Exercise instructions: Only the lines of the data holding the string "with" need to be returned.

==== Recorded data ====

`src/rtl/rtc_setup_controller_pkg.sv`:
```
// Shared constants and types for the RTC setup controller.
//   Field indices F_YEAR..F_TSEC, per-field BCD range lookup, mode
//   encoding and button bit positions used by the edge detector.
package rtc_setup_controller_pkg;

    localparam int unsigned N_FIELDS = 9;
    localparam int unsigned FIELD_W  = 8;
    localparam int unsigned IDX_W    = 4;
    localparam int unsigned N_BTN    = 7;

    typedef logic [IDX_W-1:0]   field_idx_t;
    typedef logic [FIELD_W-1:0] bcd_t;

    typedef enum logic {
        MODE_EDIT = 1'b0,
        MODE_RUN  = 1'b1
    } mode_t;

    localparam field_idx_t F_YEAR  = 4'd0;
    localparam field_idx_t F_MONTH = 4'd1;
    localparam field_idx_t F_DAY   = 4'd2;
    localparam field_idx_t F_HOUR  = 4'd3;
    localparam field_idx_t F_MIN   = 4'd4;
    localparam field_idx_t F_SEC   = 4'd5;
    localparam field_idx_t F_THOUR = 4'd6;
    localparam field_idx_t F_TMIN  = 4'd7;
    localparam field_idx_t F_TSEC  = 4'd8;

    // Bit positions inside the packed button vector.
    localparam int unsigned B_AUM   = 0;
    localparam int unsigned B_DIS   = 1;
    localparam int unsigned B_SIG   = 2;
    localparam int unsigned B_ANT   = 3;
    localparam int unsigned B_LISTO = 4;
    localparam int unsigned B_CAMB  = 5;
    localparam int unsigned B_QUITA = 6;

    // Lowest legal BCD value of a field; fmt selects 12 h hour range.
    function automatic bcd_t field_min(input field_idx_t idx, input logic fmt);
        bcd_t v;
        case (idx)
            F_MONTH, F_DAY: v = 8'h01;
            F_HOUR:         v = fmt ? 8'h01 : 8'h00;
            default:        v = 8'h00;
        endcase
        return v;
    endfunction

    // Highest legal BCD value of a field.
    function automatic bcd_t field_max(input field_idx_t idx, input logic fmt);
        bcd_t v;
        case (idx)
            F_YEAR:  v = 8'h99;
            F_MONTH: v = 8'h12;
            F_DAY:   v = 8'h31;
            F_HOUR:  v = fmt ? 8'h12 : 8'h23;
            F_THOUR: v = 8'h23;
            default: v = 8'h59;
        endcase
        return v;
    endfunction

endpackage

```
`src/rtl/rtc_setup_controller_if.sv`:
```
// Button / RTC read-back / field output bundle of the RTC setup controller.
//   master: button and RTC read side (drives buttons and *le values)
//   slave : the controller (drives field values, Listo_ht, Habilita)
interface rtc_setup_controller_if;
    import rtc_setup_controller_pkg::*;

    logic aumenta;
    logic disminuye;
    logic siguiente;
    logic anterior;
    logic Listo_es;
    logic formato;
    logic cambia;
    logic quita;

    bcd_t anole, mesle, diale, horale, minle, segle, htle, mtle, stle;
    bcd_t ano, mes, dia, hora, min, seg, ht, mt, st;

    logic                Listo_ht;
    logic                modifica_timer;
    logic [N_FIELDS-1:0] Habilita;

    modport master (
        output aumenta, disminuye, siguiente, anterior, Listo_es, formato, cambia, quita,
        output anole, mesle, diale, horale, minle, segle, htle, mtle, stle,
        input  ano, mes, dia, hora, min, seg, ht, mt, st,
        input  Listo_ht, modifica_timer, Habilita
    );

    modport slave (
        input  aumenta, disminuye, siguiente, anterior, Listo_es, formato, cambia, quita,
        input  anole, mesle, diale, horale, minle, segle, htle, mtle, stle,
        output ano, mes, dia, hora, min, seg, ht, mt, st,
        output Listo_ht, modifica_timer, Habilita
    );
endinterface

```
`src/rtl/rtc_setup_controller_bcd_field_step.sv`:
```
// Combinational next value of one 8-bit BCD field.
//   cur          current value
//   inc/dec/clr  single-cycle action requests (clr wins; inc+dec = no change)
//   min_v/max_v  legal range of the field
//   nxt_c        resulting value
module rtc_setup_controller_bcd_field_step
    import rtc_setup_controller_pkg::*;
(
    input  bcd_t cur,
    input  logic inc,
    input  logic dec,
    input  logic clr,
    input  bcd_t min_v,
    input  bcd_t max_v,
    output bcd_t nxt_c
);

    logic in_range_c;

    // Digit validity plus range; an out-of-range value snaps to an end.
    always_comb begin
        in_range_c = (cur[3:0] <= 4'd9) && (cur[7:4] <= 4'd9) &&
                     (cur >= min_v) && (cur <= max_v);
    end

    always_comb begin
        nxt_c = cur;
        if (clr) begin
            nxt_c = min_v;
        end else if (inc && !dec) begin
            if (!in_range_c || (cur == max_v))
                nxt_c = min_v;
            else if (cur[3:0] == 4'd9)
                nxt_c = {cur[7:4] + 4'd1, 4'd0};
            else
                nxt_c = cur + 8'd1;
        end else if (dec && !inc) begin
            if (!in_range_c || (cur == min_v))
                nxt_c = max_v;
            else if (cur[3:0] == 4'd0)
                nxt_c = {cur[7:4] - 4'd1, 4'd9};
            else
                nxt_c = cur - 8'd1;
        end
    end

endmodule

```
`src/rtl/rtc_setup_controller.sv`:
```
// RTC date/time/timer user-edit controller.
//   clk, reset  system clock, synchronous active-high reset
//   bus         buttons, formato, RTC read-back (*le) in; nine BCD fields,
//               Listo_ht commit pulse, modifica_timer and one-hot Habilita out
// EDIT: buttons edit the selected field. RUN: fields mirror the RTC read-back.
module rtc_setup_controller
    import rtc_setup_controller_pkg::*;
(
    input  logic                       clk,
    input  logic                       reset,
    rtc_setup_controller_if.slave      bus
);

    bcd_t              fields [N_FIELDS];
    bcd_t              le_c   [N_FIELDS];
    field_idx_t        idx;
    mode_t             mode;
    logic [N_BTN-1:0]  btn_prev;
    logic [N_BTN-1:0]  btn_now_c;
    logic [N_BTN-1:0]  rise_c;
    logic              listo_ht_q;
    logic              mod_timer_q;
    logic [N_FIELDS-1:0] habilita_q;
    bcd_t              step_nxt_c;

    assign btn_now_c = {bus.quita, bus.cambia, bus.Listo_es, bus.anterior,
                        bus.siguiente, bus.disminuye, bus.aumenta};
    assign rise_c    = btn_now_c & ~btn_prev;

    assign le_c[F_YEAR]  = bus.anole;
    assign le_c[F_MONTH] = bus.mesle;
    assign le_c[F_DAY]   = bus.diale;
    assign le_c[F_HOUR]  = bus.horale;
    assign le_c[F_MIN]   = bus.minle;
    assign le_c[F_SEC]   = bus.segle;
    assign le_c[F_THOUR] = bus.htle;
    assign le_c[F_TMIN]  = bus.mtle;
    assign le_c[F_TSEC]  = bus.stle;

    // Next value of the currently selected field.
    rtc_setup_controller_bcd_field_step u_step (
        .cur   (fields[idx]),
        .inc   (rise_c[B_AUM]),
        .dec   (rise_c[B_DIS]),
        .clr   (rise_c[B_QUITA]),
        .min_v (field_min(idx, bus.formato)),
        .max_v (field_max(idx, bus.formato)),
        .nxt_c (step_nxt_c)
    );

    function automatic logic [N_FIELDS-1:0] onehot(input field_idx_t i);
        return 9'b1 << i;
    endfunction

    function automatic logic is_timer(input field_idx_t i);
        return i >= F_THOUR;
    endfunction

    // Mode FSM, field registers, index and registered outputs.
    always_ff @(posedge clk) begin
        if (reset) begin
            mode        <= MODE_EDIT;
            idx         <= F_YEAR;
            btn_prev    <= '0;
            listo_ht_q  <= 1'b0;
            mod_timer_q <= 1'b0;
            habilita_q  <= onehot(F_YEAR);
            for (int i = 0; i < N_FIELDS; i++)
                fields[i] <= field_min(IDX_W'(i), 1'b0);
        end else begin
            btn_prev   <= btn_now_c;
            listo_ht_q <= 1'b0;
            case (mode)
                MODE_EDIT: begin
                    // Only the highest-priority action class present acts.
                    if (rise_c[B_LISTO]) begin
                        listo_ht_q  <= 1'b1;
                        mode        <= MODE_RUN;
                        habilita_q  <= '0;
                        mod_timer_q <= 1'b0;
                    end else if (rise_c[B_QUITA]) begin
                        fields[idx] <= step_nxt_c;
                    end else if (rise_c[B_SIG] || rise_c[B_ANT]) begin
                        if (rise_c[B_SIG] && !rise_c[B_ANT]) begin
                            idx         <= (idx == F_TSEC) ? F_YEAR : idx + 4'd1;
                            habilita_q  <= onehot((idx == F_TSEC) ? F_YEAR : idx + 4'd1);
                            mod_timer_q <= is_timer((idx == F_TSEC) ? F_YEAR : idx + 4'd1);
                        end else if (rise_c[B_ANT] && !rise_c[B_SIG]) begin
                            idx         <= (idx == F_YEAR) ? F_TSEC : idx - 4'd1;
                            habilita_q  <= onehot((idx == F_YEAR) ? F_TSEC : idx - 4'd1);
                            mod_timer_q <= is_timer((idx == F_YEAR) ? F_TSEC : idx - 4'd1);
                        end
                    end else if (rise_c[B_AUM] || rise_c[B_DIS]) begin
                        fields[idx] <= step_nxt_c;
                    end
                end
                MODE_RUN: begin
                    for (int i = 0; i < N_FIELDS; i++)
                        fields[i] <= le_c[i];
                    if (rise_c[B_CAMB]) begin
                        mode        <= MODE_EDIT;
                        idx         <= F_YEAR;
                        habilita_q  <= onehot(F_YEAR);
                        mod_timer_q <= 1'b0;
                    end
                end
                default: mode <= MODE_EDIT;
            endcase
        end
    end

    assign bus.ano            = fields[F_YEAR];
    assign bus.mes            = fields[F_MONTH];
    assign bus.dia            = fields[F_DAY];
    assign bus.hora           = fields[F_HOUR];
    assign bus.min            = fields[F_MIN];
    assign bus.seg            = fields[F_SEC];
    assign bus.ht             = fields[F_THOUR];
    assign bus.mt             = fields[F_TMIN];
    assign bus.st             = fields[F_TSEC];
    assign bus.Listo_ht       = listo_ht_q;
    assign bus.modifica_timer = mod_timer_q;
    assign bus.Habilita       = habilita_q;

endmodule

```
`src/flat_wrapper.sv`:
```
// flat-port wrapper written by rule: the top's interface ports become plain ports
module rtc_setup_controller_flat import rtc_setup_controller_pkg::*;
  (clk, reset, bus_aumenta, bus_disminuye, bus_siguiente, bus_anterior, bus_Listo_es, bus_formato, bus_cambia, bus_quita, bus_anole, bus_mesle, bus_diale, bus_horale, bus_minle, bus_segle, bus_htle, bus_mtle, bus_stle, bus_ano, bus_mes, bus_dia, bus_hora, bus_min, bus_seg, bus_ht, bus_mt, bus_st, bus_Listo_ht, bus_modifica_timer, bus_Habilita);
  rtc_setup_controller_if bus_i ();
  input  logic clk;
  input  logic reset;
  input wire logic [$bits(bus_i.aumenta)-1:0] bus_aumenta;
  input wire logic [$bits(bus_i.disminuye)-1:0] bus_disminuye;
  input wire logic [$bits(bus_i.siguiente)-1:0] bus_siguiente;
  input wire logic [$bits(bus_i.anterior)-1:0] bus_anterior;
  input wire logic [$bits(bus_i.Listo_es)-1:0] bus_Listo_es;
  input wire logic [$bits(bus_i.formato)-1:0] bus_formato;
  input wire logic [$bits(bus_i.cambia)-1:0] bus_cambia;
  input wire logic [$bits(bus_i.quita)-1:0] bus_quita;
  input wire logic [$bits(bus_i.anole)-1:0] bus_anole;
  input wire logic [$bits(bus_i.mesle)-1:0] bus_mesle;
  input wire logic [$bits(bus_i.diale)-1:0] bus_diale;
  input wire logic [$bits(bus_i.horale)-1:0] bus_horale;
  input wire logic [$bits(bus_i.minle)-1:0] bus_minle;
  input wire logic [$bits(bus_i.segle)-1:0] bus_segle;
  input wire logic [$bits(bus_i.htle)-1:0] bus_htle;
  input wire logic [$bits(bus_i.mtle)-1:0] bus_mtle;
  input wire logic [$bits(bus_i.stle)-1:0] bus_stle;
  output wire logic [$bits(bus_i.ano)-1:0] bus_ano;
  output wire logic [$bits(bus_i.mes)-1:0] bus_mes;
  output wire logic [$bits(bus_i.dia)-1:0] bus_dia;
  output wire logic [$bits(bus_i.hora)-1:0] bus_hora;
  output wire logic [$bits(bus_i.min)-1:0] bus_min;
  output wire logic [$bits(bus_i.seg)-1:0] bus_seg;
  output wire logic [$bits(bus_i.ht)-1:0] bus_ht;
  output wire logic [$bits(bus_i.mt)-1:0] bus_mt;
  output wire logic [$bits(bus_i.st)-1:0] bus_st;
  output wire logic [$bits(bus_i.Listo_ht)-1:0] bus_Listo_ht;
  output wire logic [$bits(bus_i.modifica_timer)-1:0] bus_modifica_timer;
  output wire logic [$bits(bus_i.Habilita)-1:0] bus_Habilita;
  assign bus_i.aumenta = bus_aumenta;
  assign bus_i.disminuye = bus_disminuye;
  assign bus_i.siguiente = bus_siguiente;
  assign bus_i.anterior = bus_anterior;
  assign bus_i.Listo_es = bus_Listo_es;
  assign bus_i.formato = bus_formato;
  assign bus_i.cambia = bus_cambia;
  assign bus_i.quita = bus_quita;
  assign bus_i.anole = bus_anole;
  assign bus_i.mesle = bus_mesle;
  assign bus_i.diale = bus_diale;
  assign bus_i.horale = bus_horale;
  assign bus_i.minle = bus_minle;
  assign bus_i.segle = bus_segle;
  assign bus_i.htle = bus_htle;
  assign bus_i.mtle = bus_mtle;
  assign bus_i.stle = bus_stle;
  assign bus_ano = bus_i.ano;
  assign bus_mes = bus_i.mes;
  assign bus_dia = bus_i.dia;
  assign bus_hora = bus_i.hora;
  assign bus_min = bus_i.min;
  assign bus_seg = bus_i.seg;
  assign bus_ht = bus_i.ht;
  assign bus_mt = bus_i.mt;
  assign bus_st = bus_i.st;
  assign bus_Listo_ht = bus_i.Listo_ht;
  assign bus_modifica_timer = bus_i.modifica_timer;
  assign bus_Habilita = bus_i.Habilita;
  rtc_setup_controller u_core (.clk(clk), .reset(reset), .bus(bus_i));
endmodule
```
`config.mk`:
```
export PLATFORM = sky130hd
export DESIGN_NAME = rtc_setup_controller_flat
export DESIGN_NICKNAME = d
export VERILOG_FILES = /design/src/rtl/rtc_setup_controller_pkg.sv /design/src/rtl/rtc_setup_controller_if.sv /design/src/rtl/rtc_setup_controller_bcd_field_step.sv /design/src/rtl/rtc_setup_controller.sv /design/src/flat_wrapper.sv
export SDC_FILE = /design/constraint.sdc
export NUM_CORES = 1
export LEC_CHECK = 0
export ABC_AREA = 1
export CORE_MARGIN = 2
export CORE_UTILIZATION = 59
export CTS_BUF_LIST = sky130_fd_sc_hd__clkbuf_8
export DETAILED_ROUTE_END_ITERATION = 16
export HOLD_SLACK_MARGIN = 0.05
export PLACE_DENSITY = 0.89
export SYNTH_ARGS = -nofsm -noshare
export SYNTH_HDL_FRONTEND = slang
export SYNTH_HIERARCHICAL = 1
export SYNTH_SLANG_ARGS = --single-unit
```
`constraint.sdc`:
```
create_clock -name clk -period 7.1 [get_ports clk]
set_clock_uncertainty 0.1 [all_clocks]
set_input_delay 2.13 -clock clk [delete_from_list [all_inputs] [get_ports clk]]
set_output_delay 2.13 -clock clk [all_outputs]
set_load 0.01 [all_outputs]
```
==> flow_summary.rst <==
.. list-table::
   :header-rows: 1

   * - Metric
     - Value
   * - Outcome
     - finished, final reports clean
   * - Data required time of the critical path
     - 7270 ps
   * - Placed cell areas
     - 0.0106 mm^2
   * - Post-synthesis to final-layout area growth
     - 24.7%
   * - Worst-case clock buffer depth
     - 2
   * - Initial Utilization
     - 60.5%
   * - Final count of negative-setup-slack endpoints
     - 0
   * - Post-route minimum period
     - 5350 ps
   * - Number of DRC violations after detailed routing
     - 0
   * - Antenna violations before repair
     - 0
   * - Cell accounting for the most synthesized area
     - edfxtp_1
   * - Clock Root Buffer
     - clkbuf_8
   * - Layout cells sized above 1
     - 6.64%
   * - 1st-pass router iterations
     - 8
   * - Worst max-slew margin expressed relative to the limit
     - 10.7%
   * - Simple logic cell fraction of the synthesized area
     - 20.0%
   * - Total track usage
     - 33.8%
   * - Detail Route Antenna Nets
     - 0
   * - Height of the chip
     - 126 um
   * - CP Data Arrival Time
     - 5530 ps
   * - WL final
     - 27.0 mm
   * - Met2 usage
     - 54.2%
   * - Sort of element at the end of the critical path
     - register
   * - Max Fclk
     - 187 MHz
   * - Type of element launching the critical path
     - register
   * - Share of flip-flops with an asynchronous set or reset
     - 0%
   * - Synthesized-area fraction occupied by ao, oa, aoi and oai cells
     - 14.5%
   * - Crit Path Class
     - reg2reg
   * - CTS tree
     - yes
   * - Fin Hold WS
     - 369 ps
   * - Total power per unit cell area
     - 218 mW/mm^2
   * - Number of port buffers
     - 164
   * - Yosys synthesis warning count
     - 6
   * - Die Area
     - 0.0159 mm^2
   * - Arithmetic-cell share of the synthesized area counting full adders, half adders and majority gates
     - 3.98%
   * - Worst-case vdd ir drop
     - 0.143 mV
   * - Register bit count reported by yosys
     - 155
   * - Gates resized, CTS repair
     - 0
   * - Post-route setup TNS
     - 0 ps
   * - RSZ-0062 raised after global routing
     - no
   * - Max-cap viol count
     - 0
   * - Share of the core filled with cells
     - 75.5%
   * - Core Box Area
     - 0.0145 mm^2
   * - Area fraction of the dominant cell type after synthesis
     - 43.7%
   * - Global-route met3 utilization
     - 8.41%
   * - Number of global-route vias before repair
     - 7816
   * - Number of antenna repair diodes
     - 0
   * - Site Rows
     - 44
   * - CTS hold repair buffers
     - 0
   * - Per-instance average area after synthesis
     - 8.93 um^2
   * - GRT overflow
     - 0
   * - DR WL/cell
     - 20.1 um
   * - Post-synthesis cell area
     - 0.00879 mm^2
   * - RD Place Congestion
     - 0.925
   * - Global-route wire length before repair
     - 41.7 mm
   * - Pin count of the biggest net entering global routing
     - 98
   * - Met1 track demand over resource in global routing
     - 44.3%
   * - Fillcell total
     - 1021
   * - Path category of the worst min-delay check
     - reg2reg
   * - Clock H-tree levels
     - 4
   * - Dominant combinational cell family by area after synthesis
     - simple AND/OR/NAND/NOR gates
   * - Leading post-synthesis cells by cell area
     - edfxtp_1 44%, nand3_1 7.1%, nand2_1 6.3%
   * - Area share of xor/xnor cells in the synthesized design
     - 0.498%
   * - DR iter-0 viols
     - 1243
   * - Number of standard cells after synthesis
     - 985
   * - Final Power
     - 2.39 mW
   * - Horizontal die dimension
     - 126 um
   * - Post-route cell area
     - 0.0110 mm^2
   * - Slew at the pin with the worst max-slew slack
     - 1330 ps
   * - Detailed-route via count
     - 8276
   * - Number of top-level design ports
     - 165
   * - Number of buffers added by the clock tree synthesis step
     - 17
   * - Clock latency of the later-clocked register in the worst-skew pair
     - 450 ps
   * - Final Net Count
     - 1257
   * - Main flop type after synthesis
     - edfxtp_1
   * - Global route hottest layer
     - met2
   * - Final slew viol count
     - 0
   * - Drt via density
     - 6.16
   * - Leakage dissipation
     - 4.27 nW
   * - Critical path fanouts, max
     - 34
   * - Clock transition at the register clock pins on the worst setup and hold paths after CTS
     - 80 ps
   * - Number of distinct standard cells referenced by the synthesized netlist
     - 42
   * - Final period util
     - 75.4%
   * - Post-CTS repair timing setup buffer count
     - 0
   * - Post-synthesis sequential area ratio
     - 49.9%
   * - Final hold vios
     - 0
   * - Final HPWL DP
     - 19.0 mm
   * - Number of sinks driven by the clock tree
     - 155
   * - Multiplexer share of the synthesized area
     - 3.53%
   * - Number of flops mapped to enable cells by yosys
     - 128
==> cells in the mapped netlist (2+ instances only) <==
library cell  count
nand2_1         147
edfxtp_1        128
nand3_1         125
inv_1           116
o21ai_0         106
a21oi_1          59
nor2_1           39
o211ai_1         34
clkbuf_1         31
mux2i_1          31
ha_1             28
dfxtp_1          27
nand4_1          18
o21ai_1          10
o21ai_2           9
inv_2             8
nor3_1            8
nand2_2           7
buf_2             6
nand3b_1          6
xor2_1            5
buf_4             4
clkinv_1          4
nand3_2           4
nor2_4            3
nand3_4           2
nand4_2           2
nor2_2            2
o22ai_1           2
or2_1             2
==> power breakdown <==
group | total (mW) | internal [mW] | leakage (nW) | switching, mW
clock network | 0.623 | 0.318 | 0.221 | 0.305
registers | 1.09 | 1.05 | 1.48 | 0.0423
logic | 0.675 | 0.240 | 2.56 | 0.434
==> metal layers <==
layer / vias up / part of all wire [%]
met5: - / 0
li1: 3761 / -
met1: 3815 / 37
met2: 609 / 48
met3: 91 / 12
met4: 0 / 3.5
==> logic make-up after synthesis <==
logic type | Yosys count
and+or+nand+nor | 369
AOI/OAI and AO/OA | 225
buffers and inverters | 171
DFF | 155
muxes | 31
adders and majority gates | 28
xor gates and xnor gates | 5
other | 1
==> stage by stage <==
step	setup slack, ps	cells
finish	1750	1344
global route	1520	1344
CTS	1980	1344
detailed placement	1550	1312
global placement	1650	1312
floorplan	2580	998
==> state kept, by name (all words and copies together), names as in the netlist, named ones only <==
register and count:
u_core/bus.Listo_ht 1, u_core/fields 128, u_core/idx 4, u_core/bus.modifica_timer 1, u_core/btn_prev 7, u_core/bus.Habilita 9, u_core/mode 1
==> cell usage in the layout, fill, tap and decap left out, types with 3 or more instances in the layout <==
cell type | synthesis | layout
inv_1 | 116 | 125
nand4_1 | 18 | 18
nand3b_1 | 6 | 6
o21ai_2 | 9 | 9
edfxtp_1 | 128 | 128
nand3_1 | 125 | 125
ha_1 | 28 | 28
nor2_1 | 39 | 39
nand2_1 | 147 | 147
clkinv_1 | 4 | 4
nand3_2 | 4 | 4
buf_4 | 4 | 9
dfxtp_1 | 27 | 25
nor3_1 | 8 | 7
inv_2 | 8 | 8
xor2_1 | 5 | 5
clkbuf_8 | 0 | 19
o21ai_0 | 106 | 106
nor2_4 | 3 | 3
o211ai_1 | 34 | 34
nand2_2 | 7 | 7
mux2i_1 | 31 | 31
a21oi_1 | 59 | 59
o21ai_1 | 10 | 10
clkdlybuf4s50_1 | 0 | 164
conb_1 | 1 | 14
==> worst max-delay path, cell delays in order (launching register included) <==
cell and delay [ps]:
dfxtp_1 310, buf_4 260, inv_1 860, o21ai_0 410, o211ai_1 380, nand2_1 280, ha_1 390, nand2_1 90
nor2_4 120, nand2_4 100, nand2_2 70, nor2_2 40, a21oi_4 370, nand3_4 220, nand2_1 110, nand3_1 70
nand3b_1 90, nand2_1 50, inv_1 200, inv_1 320, o21ai_0 300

====

Response for this exercise:
   * - Share of flip-flops with an asynchronous set or reset
   * - Share of the core filled with cells
   * - Slew at the pin with the worst max-slew slack
==> cell usage in the layout, fill, tap and decap left out, types with 3 or more instances in the layout <==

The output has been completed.